[Dataset records Boundary: Start]
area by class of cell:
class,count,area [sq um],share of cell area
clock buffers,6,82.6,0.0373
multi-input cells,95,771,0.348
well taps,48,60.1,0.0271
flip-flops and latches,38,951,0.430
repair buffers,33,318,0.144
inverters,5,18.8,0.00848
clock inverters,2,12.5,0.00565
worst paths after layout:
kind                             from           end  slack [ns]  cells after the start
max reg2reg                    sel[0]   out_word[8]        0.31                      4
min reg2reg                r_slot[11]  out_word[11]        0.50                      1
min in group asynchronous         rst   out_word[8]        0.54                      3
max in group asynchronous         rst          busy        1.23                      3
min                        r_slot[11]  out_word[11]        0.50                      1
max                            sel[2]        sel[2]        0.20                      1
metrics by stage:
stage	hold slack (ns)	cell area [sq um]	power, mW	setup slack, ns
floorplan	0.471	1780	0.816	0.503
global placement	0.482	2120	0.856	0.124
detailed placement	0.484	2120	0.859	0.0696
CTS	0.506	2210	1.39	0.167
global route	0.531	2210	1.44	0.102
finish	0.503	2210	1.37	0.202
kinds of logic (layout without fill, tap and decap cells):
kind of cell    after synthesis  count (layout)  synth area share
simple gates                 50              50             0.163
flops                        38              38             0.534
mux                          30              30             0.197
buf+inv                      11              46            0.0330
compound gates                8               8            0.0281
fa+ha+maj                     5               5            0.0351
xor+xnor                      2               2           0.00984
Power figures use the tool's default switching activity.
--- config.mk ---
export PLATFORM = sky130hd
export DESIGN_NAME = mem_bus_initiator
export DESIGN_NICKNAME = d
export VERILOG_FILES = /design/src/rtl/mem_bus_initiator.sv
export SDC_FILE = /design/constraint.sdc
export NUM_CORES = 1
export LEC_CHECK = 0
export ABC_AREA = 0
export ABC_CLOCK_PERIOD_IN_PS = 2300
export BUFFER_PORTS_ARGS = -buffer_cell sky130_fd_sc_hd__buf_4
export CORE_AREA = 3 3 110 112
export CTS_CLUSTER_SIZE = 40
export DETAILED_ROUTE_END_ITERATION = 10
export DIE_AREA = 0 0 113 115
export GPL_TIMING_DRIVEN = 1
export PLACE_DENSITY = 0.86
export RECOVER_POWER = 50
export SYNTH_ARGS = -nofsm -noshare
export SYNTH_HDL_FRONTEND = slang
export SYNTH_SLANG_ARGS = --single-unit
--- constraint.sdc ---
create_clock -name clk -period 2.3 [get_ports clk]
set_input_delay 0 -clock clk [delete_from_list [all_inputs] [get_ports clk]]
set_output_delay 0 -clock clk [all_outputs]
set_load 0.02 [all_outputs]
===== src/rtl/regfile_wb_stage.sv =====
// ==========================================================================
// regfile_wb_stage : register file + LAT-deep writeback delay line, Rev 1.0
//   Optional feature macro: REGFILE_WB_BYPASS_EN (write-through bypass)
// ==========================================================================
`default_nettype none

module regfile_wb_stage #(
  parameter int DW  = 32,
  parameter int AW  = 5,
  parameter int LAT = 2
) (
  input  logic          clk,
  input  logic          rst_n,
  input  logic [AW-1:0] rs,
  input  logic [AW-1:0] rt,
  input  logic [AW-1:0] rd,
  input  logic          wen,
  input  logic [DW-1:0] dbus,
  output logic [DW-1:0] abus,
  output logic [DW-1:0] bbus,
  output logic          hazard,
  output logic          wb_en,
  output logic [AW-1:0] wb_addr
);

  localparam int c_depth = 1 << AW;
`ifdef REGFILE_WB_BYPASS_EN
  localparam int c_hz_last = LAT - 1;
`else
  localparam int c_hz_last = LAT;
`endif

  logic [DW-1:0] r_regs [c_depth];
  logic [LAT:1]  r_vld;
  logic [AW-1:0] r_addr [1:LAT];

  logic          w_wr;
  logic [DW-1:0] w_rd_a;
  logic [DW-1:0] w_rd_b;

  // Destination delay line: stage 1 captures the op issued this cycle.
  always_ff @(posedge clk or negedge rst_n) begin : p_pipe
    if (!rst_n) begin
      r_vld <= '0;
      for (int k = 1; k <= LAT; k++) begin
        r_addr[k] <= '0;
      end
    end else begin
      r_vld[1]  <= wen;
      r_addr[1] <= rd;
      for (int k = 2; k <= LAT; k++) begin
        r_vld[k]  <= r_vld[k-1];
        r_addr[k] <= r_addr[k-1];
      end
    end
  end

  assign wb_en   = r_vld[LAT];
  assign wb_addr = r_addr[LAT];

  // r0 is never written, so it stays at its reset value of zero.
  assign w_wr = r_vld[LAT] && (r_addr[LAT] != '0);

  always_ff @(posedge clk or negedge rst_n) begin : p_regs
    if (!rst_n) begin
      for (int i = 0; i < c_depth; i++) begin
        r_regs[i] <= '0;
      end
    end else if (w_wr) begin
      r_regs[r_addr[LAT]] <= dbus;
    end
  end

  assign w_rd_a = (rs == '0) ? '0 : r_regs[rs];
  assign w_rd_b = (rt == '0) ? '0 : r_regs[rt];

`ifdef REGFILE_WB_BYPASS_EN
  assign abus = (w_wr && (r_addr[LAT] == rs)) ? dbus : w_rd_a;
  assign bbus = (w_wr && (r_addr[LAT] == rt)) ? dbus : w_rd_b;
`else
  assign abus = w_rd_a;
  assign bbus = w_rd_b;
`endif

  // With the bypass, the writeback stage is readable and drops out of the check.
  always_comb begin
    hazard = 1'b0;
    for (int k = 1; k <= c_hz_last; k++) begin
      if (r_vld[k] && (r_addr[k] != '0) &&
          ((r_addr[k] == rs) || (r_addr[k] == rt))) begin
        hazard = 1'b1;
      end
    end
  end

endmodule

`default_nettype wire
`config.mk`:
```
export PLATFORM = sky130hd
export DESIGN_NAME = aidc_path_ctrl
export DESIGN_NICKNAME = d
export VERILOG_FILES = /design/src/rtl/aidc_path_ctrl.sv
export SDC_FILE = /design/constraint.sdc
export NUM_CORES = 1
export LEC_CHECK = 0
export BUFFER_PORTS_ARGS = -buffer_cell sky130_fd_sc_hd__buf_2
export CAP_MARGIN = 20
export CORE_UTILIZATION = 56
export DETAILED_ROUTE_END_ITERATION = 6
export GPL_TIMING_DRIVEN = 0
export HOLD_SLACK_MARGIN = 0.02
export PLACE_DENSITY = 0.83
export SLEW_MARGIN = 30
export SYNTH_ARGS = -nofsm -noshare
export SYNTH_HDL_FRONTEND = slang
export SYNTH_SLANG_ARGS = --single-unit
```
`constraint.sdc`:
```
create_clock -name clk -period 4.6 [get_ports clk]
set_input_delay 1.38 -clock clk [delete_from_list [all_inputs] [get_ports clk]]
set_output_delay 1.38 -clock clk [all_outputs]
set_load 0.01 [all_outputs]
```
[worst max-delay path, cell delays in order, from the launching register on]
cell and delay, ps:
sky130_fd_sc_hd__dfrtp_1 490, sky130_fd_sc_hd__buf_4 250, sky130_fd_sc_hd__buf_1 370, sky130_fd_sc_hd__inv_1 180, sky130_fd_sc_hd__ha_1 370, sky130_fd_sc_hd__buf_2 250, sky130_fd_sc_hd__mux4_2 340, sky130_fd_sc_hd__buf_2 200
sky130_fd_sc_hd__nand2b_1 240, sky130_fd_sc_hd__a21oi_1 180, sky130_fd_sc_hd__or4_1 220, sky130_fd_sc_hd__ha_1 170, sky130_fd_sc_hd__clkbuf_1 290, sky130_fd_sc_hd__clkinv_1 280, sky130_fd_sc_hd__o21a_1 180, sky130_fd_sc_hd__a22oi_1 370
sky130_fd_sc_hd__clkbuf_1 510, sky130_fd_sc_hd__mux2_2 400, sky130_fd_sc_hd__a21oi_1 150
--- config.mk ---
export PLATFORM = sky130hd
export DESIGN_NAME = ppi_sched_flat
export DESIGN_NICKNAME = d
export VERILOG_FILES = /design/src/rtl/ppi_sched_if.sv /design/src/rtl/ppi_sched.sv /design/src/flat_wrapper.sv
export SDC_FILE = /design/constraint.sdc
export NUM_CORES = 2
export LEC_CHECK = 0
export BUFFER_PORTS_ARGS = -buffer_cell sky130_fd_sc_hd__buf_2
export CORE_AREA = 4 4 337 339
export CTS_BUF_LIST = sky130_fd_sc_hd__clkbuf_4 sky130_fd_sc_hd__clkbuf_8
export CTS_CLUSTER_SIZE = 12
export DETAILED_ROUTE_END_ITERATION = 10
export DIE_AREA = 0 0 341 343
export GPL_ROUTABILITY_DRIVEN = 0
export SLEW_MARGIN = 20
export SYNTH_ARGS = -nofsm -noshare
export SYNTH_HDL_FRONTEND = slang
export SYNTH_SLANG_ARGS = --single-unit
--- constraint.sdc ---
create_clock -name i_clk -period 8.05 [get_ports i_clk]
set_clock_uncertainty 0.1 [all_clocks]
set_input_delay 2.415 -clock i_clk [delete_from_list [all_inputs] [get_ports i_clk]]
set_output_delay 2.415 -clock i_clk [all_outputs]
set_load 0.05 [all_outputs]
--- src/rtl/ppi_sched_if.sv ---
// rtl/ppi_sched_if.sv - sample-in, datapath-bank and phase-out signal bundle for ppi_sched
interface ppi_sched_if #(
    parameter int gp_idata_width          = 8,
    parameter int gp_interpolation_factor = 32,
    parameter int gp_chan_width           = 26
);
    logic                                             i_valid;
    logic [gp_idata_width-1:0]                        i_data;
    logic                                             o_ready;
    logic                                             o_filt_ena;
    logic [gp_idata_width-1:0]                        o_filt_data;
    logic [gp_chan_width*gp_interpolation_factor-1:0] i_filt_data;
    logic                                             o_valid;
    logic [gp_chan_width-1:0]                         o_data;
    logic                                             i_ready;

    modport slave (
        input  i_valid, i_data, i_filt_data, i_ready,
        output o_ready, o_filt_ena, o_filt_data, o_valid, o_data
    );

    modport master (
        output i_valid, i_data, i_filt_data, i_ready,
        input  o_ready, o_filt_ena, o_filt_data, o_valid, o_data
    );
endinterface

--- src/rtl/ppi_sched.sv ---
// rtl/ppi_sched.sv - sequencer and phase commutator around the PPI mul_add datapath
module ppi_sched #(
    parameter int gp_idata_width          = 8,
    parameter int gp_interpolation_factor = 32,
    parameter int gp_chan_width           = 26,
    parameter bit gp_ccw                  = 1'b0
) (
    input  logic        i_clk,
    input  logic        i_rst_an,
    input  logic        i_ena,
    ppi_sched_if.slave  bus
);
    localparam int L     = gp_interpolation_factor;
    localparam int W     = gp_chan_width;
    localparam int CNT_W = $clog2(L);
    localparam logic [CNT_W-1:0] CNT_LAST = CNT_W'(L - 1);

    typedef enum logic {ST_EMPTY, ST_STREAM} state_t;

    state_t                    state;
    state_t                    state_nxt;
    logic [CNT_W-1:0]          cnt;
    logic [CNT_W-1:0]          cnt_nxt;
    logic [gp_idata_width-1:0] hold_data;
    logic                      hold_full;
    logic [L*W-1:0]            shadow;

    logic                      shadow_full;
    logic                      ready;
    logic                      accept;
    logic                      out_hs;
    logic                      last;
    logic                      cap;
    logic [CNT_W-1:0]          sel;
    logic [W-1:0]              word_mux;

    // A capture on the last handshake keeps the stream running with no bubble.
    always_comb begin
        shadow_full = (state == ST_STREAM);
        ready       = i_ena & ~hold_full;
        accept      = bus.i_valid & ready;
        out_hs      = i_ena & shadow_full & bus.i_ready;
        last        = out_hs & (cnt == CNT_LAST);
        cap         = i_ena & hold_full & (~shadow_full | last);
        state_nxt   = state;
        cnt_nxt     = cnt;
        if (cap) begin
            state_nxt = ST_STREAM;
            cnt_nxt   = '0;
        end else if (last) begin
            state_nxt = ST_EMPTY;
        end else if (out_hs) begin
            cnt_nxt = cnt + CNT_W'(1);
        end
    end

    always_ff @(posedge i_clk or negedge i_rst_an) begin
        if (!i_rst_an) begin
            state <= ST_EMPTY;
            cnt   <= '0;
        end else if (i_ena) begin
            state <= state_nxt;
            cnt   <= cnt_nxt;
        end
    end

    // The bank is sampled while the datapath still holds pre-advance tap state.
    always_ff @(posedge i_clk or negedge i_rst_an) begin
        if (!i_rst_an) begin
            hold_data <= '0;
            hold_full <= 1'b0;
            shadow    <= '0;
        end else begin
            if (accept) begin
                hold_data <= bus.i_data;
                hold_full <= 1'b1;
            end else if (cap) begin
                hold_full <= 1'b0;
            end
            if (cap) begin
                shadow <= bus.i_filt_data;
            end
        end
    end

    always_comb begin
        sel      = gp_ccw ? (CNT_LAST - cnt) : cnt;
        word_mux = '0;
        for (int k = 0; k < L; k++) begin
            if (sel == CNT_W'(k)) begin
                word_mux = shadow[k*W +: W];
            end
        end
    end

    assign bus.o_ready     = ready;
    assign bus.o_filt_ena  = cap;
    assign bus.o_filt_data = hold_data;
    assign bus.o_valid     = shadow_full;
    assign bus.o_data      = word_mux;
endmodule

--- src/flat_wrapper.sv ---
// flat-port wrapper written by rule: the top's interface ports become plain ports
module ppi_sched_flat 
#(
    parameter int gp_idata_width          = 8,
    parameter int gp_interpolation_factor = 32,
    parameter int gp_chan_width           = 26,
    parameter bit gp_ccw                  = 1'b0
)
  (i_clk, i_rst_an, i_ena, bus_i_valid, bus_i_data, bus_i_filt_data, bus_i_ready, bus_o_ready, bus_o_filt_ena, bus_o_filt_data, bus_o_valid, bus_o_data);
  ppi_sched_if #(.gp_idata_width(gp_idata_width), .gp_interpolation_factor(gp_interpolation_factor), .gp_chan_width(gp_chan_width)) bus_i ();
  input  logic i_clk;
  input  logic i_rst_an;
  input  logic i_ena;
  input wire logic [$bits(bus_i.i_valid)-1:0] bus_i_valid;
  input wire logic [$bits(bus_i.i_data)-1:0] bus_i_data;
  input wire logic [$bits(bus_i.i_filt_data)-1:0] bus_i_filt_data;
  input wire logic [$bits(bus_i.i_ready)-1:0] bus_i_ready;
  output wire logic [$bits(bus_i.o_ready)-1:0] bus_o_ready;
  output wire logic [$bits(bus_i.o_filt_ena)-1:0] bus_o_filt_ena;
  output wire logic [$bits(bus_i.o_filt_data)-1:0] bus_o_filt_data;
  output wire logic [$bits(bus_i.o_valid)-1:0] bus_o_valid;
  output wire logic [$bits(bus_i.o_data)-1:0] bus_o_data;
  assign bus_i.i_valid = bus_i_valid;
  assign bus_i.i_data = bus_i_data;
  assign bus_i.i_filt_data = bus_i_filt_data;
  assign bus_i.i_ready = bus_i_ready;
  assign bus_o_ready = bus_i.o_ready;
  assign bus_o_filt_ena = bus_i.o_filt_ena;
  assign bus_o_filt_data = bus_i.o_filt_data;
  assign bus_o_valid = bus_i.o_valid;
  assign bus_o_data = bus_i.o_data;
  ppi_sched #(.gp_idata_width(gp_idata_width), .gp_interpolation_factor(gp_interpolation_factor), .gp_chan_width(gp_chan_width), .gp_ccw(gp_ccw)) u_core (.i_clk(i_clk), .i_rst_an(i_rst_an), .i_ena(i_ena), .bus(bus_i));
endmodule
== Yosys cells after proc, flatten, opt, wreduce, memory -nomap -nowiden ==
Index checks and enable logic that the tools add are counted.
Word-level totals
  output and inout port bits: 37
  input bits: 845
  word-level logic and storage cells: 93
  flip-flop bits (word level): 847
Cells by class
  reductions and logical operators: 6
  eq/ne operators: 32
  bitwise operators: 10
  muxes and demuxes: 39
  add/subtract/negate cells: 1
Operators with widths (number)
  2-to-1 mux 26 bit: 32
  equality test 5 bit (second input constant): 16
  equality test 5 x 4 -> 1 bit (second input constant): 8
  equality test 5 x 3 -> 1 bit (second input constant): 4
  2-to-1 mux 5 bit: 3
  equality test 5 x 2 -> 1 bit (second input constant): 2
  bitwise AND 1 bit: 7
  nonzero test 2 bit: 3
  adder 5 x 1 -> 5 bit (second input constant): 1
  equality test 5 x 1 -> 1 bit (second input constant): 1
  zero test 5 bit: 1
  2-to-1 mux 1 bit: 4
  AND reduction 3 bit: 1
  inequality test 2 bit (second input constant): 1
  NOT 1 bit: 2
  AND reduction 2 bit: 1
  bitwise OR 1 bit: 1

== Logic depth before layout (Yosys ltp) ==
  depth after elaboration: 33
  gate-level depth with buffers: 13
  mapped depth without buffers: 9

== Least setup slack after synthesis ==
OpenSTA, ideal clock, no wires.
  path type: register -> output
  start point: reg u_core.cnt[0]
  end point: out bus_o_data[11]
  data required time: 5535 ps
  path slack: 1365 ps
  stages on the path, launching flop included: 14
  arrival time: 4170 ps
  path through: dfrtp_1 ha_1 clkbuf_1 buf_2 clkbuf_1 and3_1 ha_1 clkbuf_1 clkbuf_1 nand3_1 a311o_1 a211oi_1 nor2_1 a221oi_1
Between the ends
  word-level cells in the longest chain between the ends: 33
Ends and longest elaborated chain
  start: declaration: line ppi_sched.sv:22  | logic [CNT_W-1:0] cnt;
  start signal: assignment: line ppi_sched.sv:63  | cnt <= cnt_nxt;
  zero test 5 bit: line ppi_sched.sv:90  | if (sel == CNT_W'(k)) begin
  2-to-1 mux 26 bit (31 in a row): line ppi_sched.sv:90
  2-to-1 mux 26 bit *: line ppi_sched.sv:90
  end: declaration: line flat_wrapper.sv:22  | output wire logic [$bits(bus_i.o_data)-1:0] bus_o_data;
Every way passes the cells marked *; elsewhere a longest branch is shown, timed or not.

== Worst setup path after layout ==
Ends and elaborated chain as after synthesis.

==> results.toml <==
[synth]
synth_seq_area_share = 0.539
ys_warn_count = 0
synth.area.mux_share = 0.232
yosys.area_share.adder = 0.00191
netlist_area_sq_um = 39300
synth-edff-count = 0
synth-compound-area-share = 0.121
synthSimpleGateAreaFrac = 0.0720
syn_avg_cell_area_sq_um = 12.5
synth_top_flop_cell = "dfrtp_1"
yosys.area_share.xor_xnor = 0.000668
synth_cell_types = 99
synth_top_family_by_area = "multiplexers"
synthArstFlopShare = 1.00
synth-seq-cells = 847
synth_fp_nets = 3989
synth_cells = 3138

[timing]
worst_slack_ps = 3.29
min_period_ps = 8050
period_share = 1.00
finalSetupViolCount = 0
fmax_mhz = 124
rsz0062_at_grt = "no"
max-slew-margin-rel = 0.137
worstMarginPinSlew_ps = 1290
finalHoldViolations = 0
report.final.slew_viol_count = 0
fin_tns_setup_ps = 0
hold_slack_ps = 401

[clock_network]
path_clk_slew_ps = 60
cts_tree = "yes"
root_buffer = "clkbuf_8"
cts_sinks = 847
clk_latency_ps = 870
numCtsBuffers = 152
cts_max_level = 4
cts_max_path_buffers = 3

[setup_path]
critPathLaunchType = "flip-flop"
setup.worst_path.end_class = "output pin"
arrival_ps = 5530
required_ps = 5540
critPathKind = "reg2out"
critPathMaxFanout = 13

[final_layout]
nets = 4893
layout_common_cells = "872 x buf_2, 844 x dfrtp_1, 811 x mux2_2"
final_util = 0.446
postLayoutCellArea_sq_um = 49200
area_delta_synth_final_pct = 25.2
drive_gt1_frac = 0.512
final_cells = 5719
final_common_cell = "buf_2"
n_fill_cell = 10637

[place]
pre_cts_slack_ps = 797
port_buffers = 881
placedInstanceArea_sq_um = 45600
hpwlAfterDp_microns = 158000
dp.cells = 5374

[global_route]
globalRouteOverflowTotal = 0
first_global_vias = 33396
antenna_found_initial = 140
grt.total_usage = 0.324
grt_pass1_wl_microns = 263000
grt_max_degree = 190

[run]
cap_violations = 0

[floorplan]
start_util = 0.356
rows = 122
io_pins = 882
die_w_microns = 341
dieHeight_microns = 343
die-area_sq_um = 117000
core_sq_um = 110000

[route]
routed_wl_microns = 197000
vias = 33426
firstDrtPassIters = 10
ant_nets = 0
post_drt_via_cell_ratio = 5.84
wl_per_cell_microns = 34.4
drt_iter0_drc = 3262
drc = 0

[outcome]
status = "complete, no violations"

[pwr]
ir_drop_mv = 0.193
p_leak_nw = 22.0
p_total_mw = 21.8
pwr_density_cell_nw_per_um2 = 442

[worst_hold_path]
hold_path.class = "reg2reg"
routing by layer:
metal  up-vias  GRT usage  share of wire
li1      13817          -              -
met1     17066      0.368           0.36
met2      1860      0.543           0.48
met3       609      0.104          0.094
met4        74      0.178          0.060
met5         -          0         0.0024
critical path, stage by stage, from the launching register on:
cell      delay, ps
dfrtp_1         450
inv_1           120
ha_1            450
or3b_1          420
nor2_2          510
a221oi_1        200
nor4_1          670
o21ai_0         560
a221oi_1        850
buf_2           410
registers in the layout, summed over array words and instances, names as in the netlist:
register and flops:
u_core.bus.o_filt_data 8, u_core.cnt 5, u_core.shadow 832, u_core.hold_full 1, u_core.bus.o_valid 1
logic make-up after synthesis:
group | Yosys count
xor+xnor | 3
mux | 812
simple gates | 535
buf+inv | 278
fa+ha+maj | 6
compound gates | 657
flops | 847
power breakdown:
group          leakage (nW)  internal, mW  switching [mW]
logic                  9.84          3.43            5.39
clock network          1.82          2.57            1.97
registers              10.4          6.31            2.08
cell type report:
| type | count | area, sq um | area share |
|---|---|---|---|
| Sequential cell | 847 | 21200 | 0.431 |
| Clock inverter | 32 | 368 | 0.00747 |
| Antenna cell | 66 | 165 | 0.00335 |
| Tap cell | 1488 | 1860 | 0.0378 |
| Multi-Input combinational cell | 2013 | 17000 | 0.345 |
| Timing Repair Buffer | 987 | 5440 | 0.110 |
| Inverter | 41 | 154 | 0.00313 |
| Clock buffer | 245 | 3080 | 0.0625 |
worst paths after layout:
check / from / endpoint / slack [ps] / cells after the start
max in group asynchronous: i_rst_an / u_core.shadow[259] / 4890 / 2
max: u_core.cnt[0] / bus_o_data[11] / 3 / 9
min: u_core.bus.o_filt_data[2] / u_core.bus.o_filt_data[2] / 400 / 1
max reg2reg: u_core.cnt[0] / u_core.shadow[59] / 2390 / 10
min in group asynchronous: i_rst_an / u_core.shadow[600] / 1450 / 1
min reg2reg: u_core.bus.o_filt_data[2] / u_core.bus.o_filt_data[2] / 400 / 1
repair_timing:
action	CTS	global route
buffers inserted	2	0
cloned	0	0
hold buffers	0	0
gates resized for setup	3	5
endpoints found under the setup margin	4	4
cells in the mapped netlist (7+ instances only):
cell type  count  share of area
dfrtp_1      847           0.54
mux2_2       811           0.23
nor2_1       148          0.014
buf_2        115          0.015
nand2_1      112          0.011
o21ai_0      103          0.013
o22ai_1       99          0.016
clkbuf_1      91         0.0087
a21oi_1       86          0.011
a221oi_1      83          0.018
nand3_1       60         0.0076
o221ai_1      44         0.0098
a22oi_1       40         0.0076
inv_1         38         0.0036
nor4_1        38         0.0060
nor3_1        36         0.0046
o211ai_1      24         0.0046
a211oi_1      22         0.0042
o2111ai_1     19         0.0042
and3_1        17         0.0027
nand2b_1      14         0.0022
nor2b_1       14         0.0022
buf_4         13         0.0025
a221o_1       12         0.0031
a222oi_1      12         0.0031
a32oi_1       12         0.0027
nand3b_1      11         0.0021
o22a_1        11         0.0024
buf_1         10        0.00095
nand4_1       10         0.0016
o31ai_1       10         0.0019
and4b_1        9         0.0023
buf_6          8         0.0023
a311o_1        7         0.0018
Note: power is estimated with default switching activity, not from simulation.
[Dataset records Boundary: End]
- _Activity_: Return exactly the lines above from the line that has "output wire logic [$bits(bus_i.o_valid)-1:0]" through the line that has "arrival time: 4170 ps", inclusive, and nothing else.

- _Response to this exercise_:
  output wire logic [$bits(bus_i.o_valid)-1:0] bus_o_valid;
  output wire logic [$bits(bus_i.o_data)-1:0] bus_o_data;
  assign bus_i.i_valid = bus_i_valid;
  assign bus_i.i_data = bus_i_data;
  assign bus_i.i_filt_data = bus_i_filt_data;
  assign bus_i.i_ready = bus_i_ready;
  assign bus_o_ready = bus_i.o_ready;
  assign bus_o_filt_ena = bus_i.o_filt_ena;
  assign bus_o_filt_data = bus_i.o_filt_data;
  assign bus_o_valid = bus_i.o_valid;
  assign bus_o_data = bus_i.o_data;
  ppi_sched #(.gp_idata_width(gp_idata_width), .gp_interpolation_factor(gp_interpolation_factor), .gp_chan_width(gp_chan_width), .gp_ccw(gp_ccw)) u_core (.i_clk(i_clk), .i_rst_an(i_rst_an), .i_ena(i_ena), .bus(bus_i));
endmodule
== Yosys cells after proc, flatten, opt, wreduce, memory -nomap -nowiden ==
Index checks and enable logic that the tools add are counted.
Word-level totals
  output and inout port bits: 37
  input bits: 845
  word-level logic and storage cells: 93
  flip-flop bits (word level): 847
Cells by class
  reductions and logical operators: 6
  eq/ne operators: 32
  bitwise operators: 10
  muxes and demuxes: 39
  add/subtract/negate cells: 1
Operators with widths (number)
  2-to-1 mux 26 bit: 32
  equality test 5 bit (second input constant): 16
  equality test 5 x 4 -> 1 bit (second input constant): 8
  equality test 5 x 3 -> 1 bit (second input constant): 4
  2-to-1 mux 5 bit: 3
  equality test 5 x 2 -> 1 bit (second input constant): 2
  bitwise AND 1 bit: 7
  nonzero test 2 bit: 3
  adder 5 x 1 -> 5 bit (second input constant): 1
  equality test 5 x 1 -> 1 bit (second input constant): 1
  zero test 5 bit: 1
  2-to-1 mux 1 bit: 4
  AND reduction 3 bit: 1
  inequality test 2 bit (second input constant): 1
  NOT 1 bit: 2
  AND reduction 2 bit: 1
  bitwise OR 1 bit: 1

== Logic depth before layout (Yosys ltp) ==
  depth after elaboration: 33
  gate-level depth with buffers: 13
  mapped depth without buffers: 9

== Least setup slack after synthesis ==
OpenSTA, ideal clock, no wires.
  path type: register -> output
  start point: reg u_core.cnt[0]
  end point: out bus_o_data[11]
  data required time: 5535 ps
  path slack: 1365 ps
  stages on the path, launching flop included: 14
  arrival time: 4170 ps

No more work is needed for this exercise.